A Canadian/French consortium, coordinated by the Takuvik Laboratory, a joint project by Laval University in Canada and the French National Centre for Scientific Research (CNRS), with the support of the BNP Paribas Foundation, is running a project – Acceleration of Permafrost Thaw (APT) by Snow-Vegetation Interactions –designed to study the links between fast thawing of the permafrost and disruptions to Earth’s climate. The phenomenon of permafrost thaw is as yet little understood and is not taken properly into account in the climate models being used today by the Intergovernmental Panel on Climate Change[1].

The permafrost – areas of soil or rock that remain frozen all year round – currently stores an estimated 1,600 billion tonnes of carbon, the equivalent of double the total amount of carbon currently contained in the earth’s atmosphere. Thawing of the permafrost, triggered by global warming, is likely to result in the release of this trapped carbon in the form of carbon dioxide (CO2) or methane (CH4)[2]. The release of these gases may lead to an enormous amplification of the ‘greenhouse effect’, setting in motion a cycle of positive reinforcement of planetary climate change.

The strength of this reinforcement cycle cannot be estimated with certainty today because the processes involved in the speed of permafrost thaw and the release of the trapped carbon are not sufficiently understood and therefore not properly accounted for in current climate modelling.

Improving understanding of permafrost thaw

In order to refine the current climate models, the APT project team will attempt to make a precise forecast of temperature changes in the permafrost, forecast the emissions of ‘greenhouse gases’ generated by permafrost thaw, and quantify the permafrost-climate change reinforcement cycle.

The project will be coordinated by Florent Dominé, based at the Takuvik research laboratory, which has been set up jointly by the French National Centre for Scientific Research (CNRS) and Laval University in Quebec. The project will also be able to use the experimental stations run by the Centre for Northern Studies.

This will provide the teams with optimal access to the Canadian Arctic and help to increase collaboration – in terms of experiments, modelling and remote sensing – between the French and Canadian teams working on the snow and permafrost. The project has a budget of €1,600,000 over three years. The BNP Paribas Foundation is providing a grant of €560,000 over this same period.

General view of typical permafrost landscape (Laure Cailloce / CNRS)
Palsas: low, often oval, frost heaves which contain permanently frozen ice lenses, characteristically found in areas with discontinuous permafrost; in such areas they may be the only reliable surface evidence of permafrost.

A social project aided by citizen participation

The issue of the thawing permafrost affects the whole world, but most particularly the Inuit people, whose habitat and food supplies are likely to be completely overturned.

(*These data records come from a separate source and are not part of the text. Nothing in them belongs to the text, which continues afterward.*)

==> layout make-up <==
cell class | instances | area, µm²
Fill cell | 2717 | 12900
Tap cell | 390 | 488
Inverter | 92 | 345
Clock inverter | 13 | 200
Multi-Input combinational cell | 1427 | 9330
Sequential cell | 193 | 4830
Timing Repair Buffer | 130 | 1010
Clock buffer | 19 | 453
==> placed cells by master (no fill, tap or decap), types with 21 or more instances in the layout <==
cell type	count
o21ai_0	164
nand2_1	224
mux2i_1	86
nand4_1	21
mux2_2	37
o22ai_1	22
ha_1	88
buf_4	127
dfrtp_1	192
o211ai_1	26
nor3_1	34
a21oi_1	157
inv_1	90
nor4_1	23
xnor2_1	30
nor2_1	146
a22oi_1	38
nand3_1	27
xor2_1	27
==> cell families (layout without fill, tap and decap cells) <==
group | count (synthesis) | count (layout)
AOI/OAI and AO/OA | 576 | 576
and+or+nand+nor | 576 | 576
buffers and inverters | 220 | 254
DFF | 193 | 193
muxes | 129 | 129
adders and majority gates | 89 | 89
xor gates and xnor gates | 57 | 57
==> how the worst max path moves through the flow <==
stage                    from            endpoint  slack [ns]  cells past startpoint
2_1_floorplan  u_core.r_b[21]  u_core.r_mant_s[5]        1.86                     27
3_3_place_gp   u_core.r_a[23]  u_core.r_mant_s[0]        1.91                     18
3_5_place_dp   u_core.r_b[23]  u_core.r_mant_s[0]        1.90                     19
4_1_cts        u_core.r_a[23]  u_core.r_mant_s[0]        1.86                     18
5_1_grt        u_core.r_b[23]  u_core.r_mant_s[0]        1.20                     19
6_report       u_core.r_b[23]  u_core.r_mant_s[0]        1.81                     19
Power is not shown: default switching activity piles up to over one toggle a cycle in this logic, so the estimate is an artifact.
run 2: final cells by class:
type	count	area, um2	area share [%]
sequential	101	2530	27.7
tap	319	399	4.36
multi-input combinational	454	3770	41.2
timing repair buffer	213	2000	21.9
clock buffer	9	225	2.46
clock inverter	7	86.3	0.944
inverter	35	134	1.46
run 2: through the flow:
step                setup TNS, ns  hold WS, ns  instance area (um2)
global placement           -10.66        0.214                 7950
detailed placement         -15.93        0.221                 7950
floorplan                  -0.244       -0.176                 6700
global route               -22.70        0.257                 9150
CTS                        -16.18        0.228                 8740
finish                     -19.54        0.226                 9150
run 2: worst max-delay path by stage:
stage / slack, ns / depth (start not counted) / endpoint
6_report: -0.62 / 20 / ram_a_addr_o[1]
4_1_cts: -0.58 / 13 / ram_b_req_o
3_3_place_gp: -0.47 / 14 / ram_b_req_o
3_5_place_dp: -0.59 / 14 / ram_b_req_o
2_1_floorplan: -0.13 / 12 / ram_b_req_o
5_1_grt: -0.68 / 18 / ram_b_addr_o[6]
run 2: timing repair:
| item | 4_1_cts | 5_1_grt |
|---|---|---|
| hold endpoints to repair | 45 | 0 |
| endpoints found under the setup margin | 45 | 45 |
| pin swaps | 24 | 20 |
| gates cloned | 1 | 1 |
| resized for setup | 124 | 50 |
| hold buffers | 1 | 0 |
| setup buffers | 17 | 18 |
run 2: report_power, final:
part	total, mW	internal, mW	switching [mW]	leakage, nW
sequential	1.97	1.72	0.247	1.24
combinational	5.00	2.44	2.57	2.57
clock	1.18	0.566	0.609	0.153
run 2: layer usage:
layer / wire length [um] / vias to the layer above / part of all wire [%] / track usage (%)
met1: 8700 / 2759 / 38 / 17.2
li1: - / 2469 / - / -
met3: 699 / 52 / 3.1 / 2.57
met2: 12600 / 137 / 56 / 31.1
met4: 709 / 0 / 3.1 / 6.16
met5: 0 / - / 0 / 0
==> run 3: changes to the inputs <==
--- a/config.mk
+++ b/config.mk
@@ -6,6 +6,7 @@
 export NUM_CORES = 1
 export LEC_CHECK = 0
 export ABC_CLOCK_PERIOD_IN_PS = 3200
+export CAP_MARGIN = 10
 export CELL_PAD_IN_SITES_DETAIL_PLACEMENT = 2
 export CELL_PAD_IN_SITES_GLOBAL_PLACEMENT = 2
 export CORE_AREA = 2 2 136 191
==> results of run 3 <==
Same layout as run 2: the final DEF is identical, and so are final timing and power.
===== src/rtl/jzjpcc_pkg.sv =====
// Shared encodings for the jzjpcc execute stage: operand-mux modes,
// ALU operation codes (RV32I funct3 encoding) and rd source selects.
package jzjpcc_pkg;

  // Operand selection applied before the ALU
  localparam logic [1:0] MUX_RS1_RS2  = 2'b00;
  localparam logic [1:0] MUX_RS1_IMM  = 2'b01;
  localparam logic [1:0] MUX_PC_IMM   = 2'b10;  // auipc
  localparam logic [1:0] MUX_ZERO_IMM = 2'b11;  // lui

  // ALU operations, identical to the RV32I OP/OP-IMM funct3 field
  localparam logic [2:0] ALU_ADD_SUB = 3'b000;
  localparam logic [2:0] ALU_SLL     = 3'b001;
  localparam logic [2:0] ALU_SLT     = 3'b010;
  localparam logic [2:0] ALU_SLTU    = 3'b011;
  localparam logic [2:0] ALU_XOR     = 3'b100;
  localparam logic [2:0] ALU_SRL_SRA = 3'b101;
  localparam logic [2:0] ALU_OR      = 3'b110;
  localparam logic [2:0] ALU_AND     = 3'b111;

  // Where the memory stage takes the rd write value from
  localparam logic RD_SRC_ALU = 1'b0;
  localparam logic RD_SRC_MEM = 1'b1;

endpackage


===== src/rtl/jzjpcc_execute_if.sv =====
// Decode -> execute bundle. These are registered decode-stage fields with
// no handshake: the execute stage consumes them every cycle, and flow
// control comes only from the hazard unit's flush/stall on the execute
// module itself. The decode modport drives, the execute modport consumes.
interface jzjpcc_execute_if #(
  parameter int PC_MAX_B = 31
);
  logic              rdWriteEnable;
  logic              memoryWriteEnable;
  logic              rdSource;
  logic [2:0]        aluOperation;
  logic              aluMod;
  logic [1:0]        aluMuxMode;
  logic [4:0]        rdAddr;
  logic [2:0]        funct3;
  logic [31:0]       immediate;
  logic [PC_MAX_B:2] currentPC;
  logic [31:0]       rs1;
  logic [31:0]       rs2;
  logic [4:0]        rs1Addr;
  logic [4:0]        rs2Addr;

  modport decode (
    output rdWriteEnable, memoryWriteEnable, rdSource, aluOperation, aluMod,
           aluMuxMode, rdAddr, funct3, immediate, currentPC, rs1, rs2,
           rs1Addr, rs2Addr
  );

  modport execute (
    input rdWriteEnable, memoryWriteEnable, rdSource, aluOperation, aluMod,
          aluMuxMode, rdAddr, funct3, immediate, currentPC, rs1, rs2,
          rs1Addr, rs2Addr
  );
endinterface


===== src/rtl/jzjpcc_execute_alu.sv =====
// Combinational RV32I ALU. Shift amounts use only b[4:0]; all arithmetic
// wraps modulo 2^32.
module jzjpcc_alu
  import jzjpcc_pkg::*;
(
  input  logic [31:0] a,
  input  logic [31:0] b,
  input  logic [2:0]  alu_operation,
  input  logic        alu_mod,
  output logic [31:0] result
);

  // Operation select; alu_mod picks sub over add and arithmetic over logical right shift
  always_comb begin
    result = '0;
    case (alu_operation)
      ALU_ADD_SUB: result = alu_mod ? (a - b) : (a + b);
      ALU_SLL:     result = a << b[4:0];
      ALU_SLT:     result = {31'b0, ($signed(a) < $signed(b))};
      ALU_SLTU:    result = {31'b0, (a < b)};
      ALU_XOR:     result = a ^ b;
      ALU_SRL_SRA: result = alu_mod ? 32'($signed(a) >>> b[4:0]) : (a >> b[4:0]);
      ALU_OR:      result = a | b;
      ALU_AND:     result = a & b;
      default:     result = '0;
    endcase
  end

endmodule


===== src/rtl/jzjpcc_execute.sv =====
// Execute stage: forwards rs1/rs2 from memory and writeback, picks ALU
// operands, and registers the result plus control into the EX/MEM register.
// PC_MAX_B must match the parameter of the connected interface instance.
module jzjpcc_execute
  import jzjpcc_pkg::*;
#(
  parameter int PC_MAX_B = 31
) (
  input  logic                      clock,
  input  logic                      reset,
  jzjpcc_execute_if.execute         executeIF,
  output logic [4:0]                rdAddr_memory,
  output logic                      rdWriteEnable_memory,
  output logic                      memoryWriteEnable_memory,
  output logic                      rdSource_memory,
  output logic [2:0]                funct3_memory,
  output logic [31:0]               aluResult_memory,
  output logic [31:0]               rs2_memory,
  input  logic [4:0]                rdAddr_writeback,
  input  logic                      rdWriteEnable_writeback,
  input  logic [31:0]               rdWriteData_writeback,
  input  logic                      flush_memory,
  input  logic                      stall_memory
);

  logic [31:0] fwd_rs1;
  logic [31:0] fwd_rs2;
  logic [31:0] pc_extended;
  logic [31:0] operand_a;
  logic [31:0] operand_b;
  logic [31:0] alu_result;

  // x0 is never forwarded; a load in the memory stage is never forwarded
  // because its data does not exist yet (the hazard unit stalls instead).
  // The memory stage is younger than writeback, so it wins.
  function automatic logic [31:0] forward(input logic [4:0]  addr,
                                          input logic [31:0] if_value,
                                          input logic        mem_we,
                                          input logic        mem_src,
                                          input logic [4:0]  mem_rd,
                                          input logic [31:0] mem_value,
                                          input logic        wb_we,
                                          input logic [4:0]  wb_rd,
                                          input logic [31:0] wb_value);
    if (addr == 5'd0)                                     return if_value;
    if (mem_we && (mem_src == RD_SRC_ALU) && (mem_rd == addr)) return mem_value;
    if (wb_we && (wb_rd == addr))                         return wb_value;
    return if_value;
  endfunction

  // Forwarded register operands
  always_comb begin
    fwd_rs1 = forward(executeIF.rs1Addr, executeIF.rs1,
                      rdWriteEnable_memory, rdSource_memory, rdAddr_memory,
                      aluResult_memory, rdWriteEnable_writeback,
                      rdAddr_writeback, rdWriteData_writeback);
    fwd_rs2 = forward(executeIF.rs2Addr, executeIF.rs2,
                      rdWriteEnable_memory, rdSource_memory, rdAddr_memory,
                      aluResult_memory, rdWriteEnable_writeback,
                      rdAddr_writeback, rdWriteData_writeback);
  end

  // Word-aligned PC back to a zero-extended byte address
  always_comb begin
    pc_extended = '0;
    pc_extended[PC_MAX_B:2] = executeIF.currentPC;
  end

  // Operand muxes: register/register, register/imm, auipc, lui
  always_comb begin
    operand_a = fwd_rs1;
    operand_b = fwd_rs2;
    case (executeIF.aluMuxMode)
      MUX_RS1_RS2:  begin operand_a = fwd_rs1;     operand_b = fwd_rs2;             end
      MUX_RS1_IMM:  begin operand_a = fwd_rs1;     operand_b = executeIF.immediate; end
      MUX_PC_IMM:   begin operand_a = pc_extended; operand_b = executeIF.immediate; end
      MUX_ZERO_IMM: begin operand_a = '0;          operand_b = executeIF.immediate; end
      default:      begin operand_a = fwd_rs1;     operand_b = fwd_rs2;             end
    endcase
  end

  jzjpcc_alu u_alu (
    .a             (operand_a),
    .b             (operand_b),
    .alu_operation (executeIF.aluOperation),
    .alu_mod       (executeIF.aluMod),
    .result        (alu_result)
  );

  // EX/MEM register: reset > flush (bubble, data still loads) > stall (hold) > load
  always_ff @(posedge clock) begin
    if (reset) begin
      rdAddr_memory            <= '0;
      rdWriteEnable_memory     <= 1'b0;
      memoryWriteEnable_memory <= 1'b0;
      rdSource_memory          <= 1'b0;
      funct3_memory            <= '0;
      aluResult_memory         <= '0;
      rs2_memory               <= '0;
    end else if (flush_memory || !stall_memory) begin
      rdAddr_memory            <= executeIF.rdAddr;
      rdWriteEnable_memory     <= flush_memory ? 1'b0 : executeIF.rdWriteEnable;
      memoryWriteEnable_memory <= flush_memory ? 1'b0 : executeIF.memoryWriteEnable;
      rdSource_memory          <= executeIF.rdSource;
      funct3_memory            <= executeIF.funct3;
      aluResult_memory         <= alu_result;
      rs2_memory               <= fwd_rs2;
    end
  end

endmodule


===== src/flat_wrapper.sv =====
// flat-port wrapper written by rule: the top's interface ports become plain ports
module jzjpcc_execute_flat import jzjpcc_pkg::*;
#(
  parameter int PC_MAX_B = 31
)
  (clock, reset, rdAddr_memory, rdWriteEnable_memory, memoryWriteEnable_memory, rdSource_memory, funct3_memory, aluResult_memory, rs2_memory, rdAddr_writeback, rdWriteEnable_writeback, rdWriteData_writeback, flush_memory, stall_memory, executeIF_rdWriteEnable, executeIF_memoryWriteEnable, executeIF_rdSource, executeIF_aluOperation, executeIF_aluMod, executeIF_aluMuxMode, executeIF_rdAddr, executeIF_funct3, executeIF_immediate, executeIF_currentPC, executeIF_rs1, executeIF_rs2, executeIF_rs1Addr, executeIF_rs2Addr);
  jzjpcc_execute_if #(.PC_MAX_B(PC_MAX_B)) executeIF_i ();
  input  logic clock;
  input  logic reset;
  output logic [4:0] rdAddr_memory;
  output logic rdWriteEnable_memory;
  output logic memoryWriteEnable_memory;
  output logic rdSource_memory;
  output logic [2:0] funct3_memory;
  output logic [31:0] aluResult_memory;
  output logic [31:0] rs2_memory;
  input  logic [4:0] rdAddr_writeback;
  input  logic rdWriteEnable_writeback;
  input  logic [31:0] rdWriteData_writeback;
  input  logic flush_memory;
  input  logic stall_memory;
  input wire logic [$bits(executeIF_i.rdWriteEnable)-1:0] executeIF_rdWriteEnable;
  input wire logic [$bits(executeIF_i.memoryWriteEnable)-1:0] executeIF_memoryWriteEnable;
  input wire logic [$bits(executeIF_i.rdSource)-1:0] executeIF_rdSource;
  input wire logic [$bits(executeIF_i.aluOperation)-1:0] executeIF_aluOperation;
  input wire logic [$bits(executeIF_i.aluMod)-1:0] executeIF_aluMod;
  input wire logic [$bits(executeIF_i.aluMuxMode)-1:0] executeIF_aluMuxMode;
  input wire logic [$bits(executeIF_i.rdAddr)-1:0] executeIF_rdAddr;
  input wire logic [$bits(executeIF_i.funct3)-1:0] executeIF_funct3;
  input wire logic [$bits(executeIF_i.immediate)-1:0] executeIF_immediate;
  input wire logic [$bits(executeIF_i.currentPC)-1:0] executeIF_currentPC;
  input wire logic [$bits(executeIF_i.rs1)-1:0] executeIF_rs1;
  input wire logic [$bits(executeIF_i.rs2)-1:0] executeIF_rs2;
  input wire logic [$bits(executeIF_i.rs1Addr)-1:0] executeIF_rs1Addr;
  input wire logic [$bits(executeIF_i.rs2Addr)-1:0] executeIF_rs2Addr;
  assign executeIF_i.rdWriteEnable = executeIF_rdWriteEnable;
  assign executeIF_i.memoryWriteEnable = executeIF_memoryWriteEnable;
  assign executeIF_i.rdSource = executeIF_rdSource;
  assign executeIF_i.aluOperation = executeIF_aluOperation;
  assign executeIF_i.aluMod = executeIF_aluMod;
  assign executeIF_i.aluMuxMode = executeIF_aluMuxMode;
  assign executeIF_i.rdAddr = executeIF_rdAddr;
  assign executeIF_i.funct3 = executeIF_funct3;
  assign executeIF_i.immediate = executeIF_immediate;
  assign executeIF_i.currentPC = executeIF_currentPC;
  assign executeIF_i.rs1 = executeIF_rs1;
  assign executeIF_i.rs2 = executeIF_rs2;
  assign executeIF_i.rs1Addr = executeIF_rs1Addr;
  assign executeIF_i.rs2Addr = executeIF_rs2Addr;
  jzjpcc_execute #(.PC_MAX_B(PC_MAX_B)) u_core (.clock(clock), .reset(reset), .executeIF(executeIF_i), .rdAddr_memory(rdAddr_memory), .rdWriteEnable_memory(rdWriteEnable_memory), .memoryWriteEnable_memory(memoryWriteEnable_memory), .rdSource_memory(rdSource_memory), .funct3_memory(funct3_memory), .aluResult_memory(aluResult_memory), .rs2_memory(rs2_memory), .rdAddr_writeback(rdAddr_writeback), .rdWriteEnable_writeback(rdWriteEnable_writeback), .rdWriteData_writeback(rdWriteData_writeback), .flush_memory(flush_memory), .stall_memory(stall_memory));
endmodule

===== config.mk =====
export PLATFORM = sky130hd
export DESIGN_NAME = jzjpcc_execute_flat
export DESIGN_NICKNAME = d
export VERILOG_FILES = /design/src/rtl/jzjpcc_pkg.sv /design/src/rtl/jzjpcc_execute_if.sv /design/src/rtl/jzjpcc_execute_alu.sv /design/src/rtl/jzjpcc_execute.sv /design/src/flat_wrapper.sv
export SDC_FILE = /design/constraint.sdc
export NUM_CORES = 1
export LEC_CHECK = 0
export CAP_MARGIN = 20
export CELL_PAD_IN_SITES_DETAIL_PLACEMENT = 0
export CELL_PAD_IN_SITES_GLOBAL_PLACEMENT = 1
export CORE_UTILIZATION = 39
export CTS_BUF_LIST = sky130_fd_sc_hd__clkbuf_8
export DETAILED_ROUTE_END_ITERATION = 10
export HOLD_SLACK_MARGIN = 0.06
export PLACE_DENSITY = 0.91
export SYNTH_ARGS = -nofsm -noshare
export SYNTH_HDL_FRONTEND = slang
export SYNTH_HIERARCHICAL = 1
export SYNTH_SLANG_ARGS = --single-unit

===== constraint.sdc =====
create_clock -name clock -period 7.4 [get_ports clock]
set_clock_uncertainty 0.05 [all_clocks]
set_input_delay 0.74 -clock clock [delete_from_list [all_inputs] [get_ports clock]]
set_output_delay 0.74 -clock clock [all_outputs]
set_load 0.03 [all_outputs]

=== After elaboration in Yosys (flattened, before gate mapping) ===
Index checks and enable logic that the tools add are counted.

* Bits in registers: 75

* Add/subtract/negate cells: 2
* Magnitude comparators: 2
* Equality and inequality tests: 14
* Shift operators: 3
* Multiplexer cells: 31
* Bitwise logic cells: 4
* Reductions and logical operators: 13

{| class="wikitable"
|+ Operator list
! cell !! number
|-
| two-way mux 32 bit || 14
|-
| one-hot mux 32 bit (8 select lines) || 1
|-
| one-hot mux 32 bit (3 select lines) || 1
|-
| < comparator 32 bit || 2
|-
| one-hot mux 32 bit (2 select lines) || 1
|-
| adder 32 bit || 1
|-
| AND 32 bit || 1
|-
| bitwise OR 32 bit || 1
|-
| << shifter 32 x 5 -> 32 bit || 1
|-
| right shift 32 x 5 -> 32 bit || 1
|-
| >>> shifter 32 x 5 -> 32 bit || 1
|-
| subtractor 32 bit || 1
|-
| bitwise XOR 32 bit || 1
|-
| equality test 5 bit || 4
|-
| two-way mux 1 bit || 14
|-
| equality test 3 bit, second input constant || 4
|-
| zero test 5 bit || 2
|-
| equality test 3 x 2 -> 1 bit, second input constant || 2
|-
| logical AND 1 bit || 5
|-
| equality test 2 bit, second input constant || 2
|-
| equality test 3 x 1 -> 1 bit, second input constant || 1
|-
| zero test 3 bit || 1
|-
| OR reduction 3 bit || 1
|-
| equality test 2 x 1 -> 1 bit, second input constant || 1
|-
| 5 further kinds || 5
|}

=== Logic depth before layout (Yosys ltp) ===
* Depth after elaboration: 14
* Depth in mapped cells: 24

=== By module ===
The synthesis kept the hierarchy.

{| class="wikitable"
|+ By module, submodules not included
! module !! instances !! cells an instance !! area an instance (sq um) !! sequential area each (sq um)
|-
| jzjpcc_alu || 1 || 1319 || 8784.7 || 0.0
|-
| jzjpcc_execute || 1 || 741 || 5368.9 || 1501.4
|}

=== Worst setup path before layout ===
Ideal clock, no wire load.

* Path type: input to register
* From: in executeIF_rs2Addr[1]
* To: reg u_core.aluResult_memory[26]
* Arrival time: 5434 ps
* Required time: 7218 ps
* Slack: 1784 ps
* Cell stages on the path: 23
* Buffers on the path: 6
* Path through: or4_1 -> or2_1 -> buf_6 -> buf_2 -> a32oi_1 -> a31oi_1 -> clkbuf_1 -> inv_1 -> buf_2 -> buf_1 -> buf_2 -> ha_1 -> nand2b_1 -> a21oi_1 -> o21a_2 -> o211ai_2 -> a311oi_1 -> o211ai_1 -> and3_1 -> or3_1 -> a31o_1 -> nand2_1 -> a21oi_1

* Longest elaborated chain between the ends: 12
* Elaborated cells on any way between the ends: 28

{| class="wikitable"
|+ RTL lines
! item !! RTL line !! source
|-
| start, declared || flat_wrapper.sv:35 || <nowiki>input wire logic [$bits(executeIF_i.rs2Addr)-1:0] executeIF_rs2Addr;</nowiki>
|-
| equality test 5 bit || jzjpcc_execute.sv:47 || <nowiki>if (wb_we && (wb_rd == addr)) return wb_value;</nowiki>
|-
| logical AND 1 bit || jzjpcc_execute.sv:47 ||
|-
| two-way mux 1 bit (2 in series) || jzjpcc_execute.sv:47 ||
|-
| two-way mux 1 bit || jzjpcc_execute.sv:46 || <nowiki>if (mem_we && (mem_src == RD_SRC_ALU) && (mem_rd == addr)) return mem_value;</nowiki>
|-
| two-way mux 32 bit || jzjpcc_execute.sv:48 || <nowiki>return if_value;</nowiki>
|-
| two-way mux 32 bit || jzjpcc_execute.sv:47 ||
|-
| two-way mux 32 bit (*) || jzjpcc_execute.sv:46 ||
|-
| one-hot mux 32 bit (2 select lines) (*) || jzjpcc_execute.sv:73 || <nowiki>case (executeIF.aluMuxMode)</nowiki>
|-
| via u_core.operand_b[2] || jzjpcc_execute.sv:30 || <nowiki>logic [31:0] operand_b;</nowiki>
|-
| adder 32 bit, or another cell as far along || jzjpcc_execute_alu.sv:17 || <nowiki>ALU_ADD_SUB: result = alu_mod ? (a - b) : (a + b);</nowiki>
|-
| two-way mux 32 bit, on equally long branches || jzjpcc_execute_alu.sv:17, jzjpcc_execute_alu.sv:22 ||
|-
| one-hot mux 32 bit (8 select lines) (*) || jzjpcc_execute_alu.sv:16 || <nowiki>case (alu_operation)</nowiki>
|-
| via u_core.alu_result[26] || jzjpcc_execute.sv:31 || <nowiki>logic [31:0] alu_result;</nowiki>
|-
| end signal, assigned || jzjpcc_execute.sv:106 || <nowiki>aluResult_memory <= alu_result;</nowiki>
|-
| end, declared || jzjpcc_execute.sv:17 || <nowiki>output logic [31:0] aluResult_memory,</nowiki>
|}

Mark *: on every way through the listed nets, which the timed path passes. The rest lies on a longest branch. The select of a mux whose other input is x is not followed.
A chain may end at the register's enable or synchronous reset.

=== Worst setup path after layout ===
* From: in rdAddr_writeback[2]
* To: reg u_core.aluResult_memory[27]

* Longest elaborated chain between the ends: 12
* Elaborated cells on any way between the ends: 31

{| class="wikitable"
|+ RTL lines
! item !! RTL line !! source
|-
| start, declared || flat_wrapper.sv:17 || <nowiki>input logic [4:0] rdAddr_writeback;</nowiki>
|-
| equality test 5 bit (*) || jzjpcc_execute.sv:47 ||
|-
| logical AND 1 bit (*) || jzjpcc_execute.sv:47 ||
|-
| two-way mux 1 bit (2 in series) || jzjpcc_execute.sv:47 ||
|-
| two-way mux 1 bit || jzjpcc_execute.sv:46 ||
|-
| two-way mux 32 bit (*) || jzjpcc_execute.sv:48 ||
|-
| two-way mux 32 bit (*) || jzjpcc_execute.sv:47 ||
|-
| two-way mux 32 bit (*) || jzjpcc_execute.sv:46 ||
|-
| one-hot mux 32 bit (2 select lines) (*) || jzjpcc_execute.sv:73 ||
|-
| via u_core.operand_b[18] || jzjpcc_execute.sv:30 ||
|-
| adder 32 bit or subtractor 32 bit (tied branches) || jzjpcc_execute_alu.sv:17 ||
|-
| two-way mux 32 bit (*) || jzjpcc_execute_alu.sv:17 ||
|-
| one-hot mux 32 bit (8 select lines) (*) || jzjpcc_execute_alu.sv:16 ||
|-
| via u_core.alu_result[27] || jzjpcc_execute.sv:31 ||
|}

Marked as above.
### src/rtl/bitcnt_issue.sv
// Issue stage for a combinational bit-count unit: request FIFO, head drive, result register.
// Define BITCNT_ILLEGAL_CHECK_EN to flag func codes 6/7 with dout_err and a zero result.
module bitcnt_issue
   import bitcnt_pkg::*;
#(
   parameter int DEPTH = 4,
   parameter int TAG_W = 4
) (
   input  logic              clk,
   input  logic              resetn,
   input  logic              din_valid,
   output logic              din_ready,
   input  logic [DATA_W-1:0] din_data,
   input  logic [2:0]        din_func,
   input  logic [TAG_W-1:0]  din_tag,
   output logic [DATA_W-1:0] cnt_data,
   output logic [2:0]        cnt_func,
   input  logic [DATA_W-1:0] cnt_result,
   output logic              dout_valid,
   input  logic              dout_ready,
   output logic [DATA_W-1:0] dout_data,
   output logic [TAG_W-1:0]  dout_tag,
   output logic              dout_err,
   output logic              busy
);

   req_t                   w_entry;
   req_t                   w_head;
   logic                   w_full;
   logic                   w_empty;
   logic [$clog2(DEPTH):0] w_count;
   logic                   w_push;
   logic                   w_advance;
   logic                   w_illegal;
   logic [DATA_W-1:0]      w_result;
   logic                   w_unused_tag;

   logic                   r_armed;
   logic                   r_dout_valid;
   logic [DATA_W-1:0]      r_dout_data;
   logic [TAG_W-1:0]       r_dout_tag;
   logic                   r_dout_err;

   // Keeps din_ready low until the first edge after reset release
   always_ff @(posedge clk or negedge resetn) begin
      if (!resetn) r_armed <= 1'b0;
      else         r_armed <= 1'b1;
   end

   assign din_ready = r_armed & ~w_full;
   assign w_push    = din_valid & din_ready;
   assign w_entry   = '{data: din_data, func: din_func, tag: MAX_TAG_W'(din_tag)};
   assign w_advance = ~w_empty & (~r_dout_valid | dout_ready);

   bitcnt_fifo #(
      .DEPTH (DEPTH)
   ) u_fifo (
      .clk     (clk),
      .resetn  (resetn),
      .i_push  (w_push),
      .i_entry (w_entry),
      .i_pop   (w_advance),
      .o_head  (w_head),
      .o_full  (w_full),
      .o_empty (w_empty),
      .o_count (w_count)
   );

   assign cnt_data     = w_empty ? '0 : w_head.data;
   assign cnt_func     = w_empty ? '0 : w_head.func;
   assign w_unused_tag = ^w_head.tag;

`ifdef BITCNT_ILLEGAL_CHECK_EN
   assign w_illegal = ~func_is_legal(w_head.func);
   assign w_result  = w_illegal ? '0 : cnt_result;
`else
   assign w_illegal = 1'b0;
   assign w_result  = cnt_result;
`endif

   always_ff @(posedge clk or negedge resetn) begin
      if (!resetn) begin
         r_dout_valid <= 1'b0;
         r_dout_data  <= '0;
         r_dout_tag   <= '0;
         r_dout_err   <= 1'b0;
      end else if (w_advance) begin
         r_dout_valid <= 1'b1;
         r_dout_data  <= w_result;
         r_dout_tag   <= w_head.tag[TAG_W-1:0];
         r_dout_err   <= w_illegal;
      end else if (dout_ready) begin
         r_dout_valid <= 1'b0;
      end
   end

   assign dout_valid = r_dout_valid;
   assign dout_data  = r_dout_data;
   assign dout_tag   = r_dout_tag;
   assign dout_err   = r_dout_err;
   assign busy       = (w_count != '0) | r_dout_valid;

endmodule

The APT project team intend to include the Inuit community as a stakeholder in the project. Among other things, schools in the Inuit villages in Nunavik (Canadian Arctic) will be equipped with tools to enable students to gather data on ground temperature and snow density. This valuable work will help the researchers, who cannot be ‘on the spot’ at all times.

In addition, a website is being set up to enable students to share the data collected and help to work out how the Inuit communities can adapt to climate change in terms of the specific issues they face.


[1] IPCC: Intergovernmental Panel on Climate Change is made up of around 2,500 scientists who work on issues relating to climate change

[2] CH4: Methane is a greenhouse gas which has a ‘warming’ effect 28 times that of CO2 over a one hundred year timespan.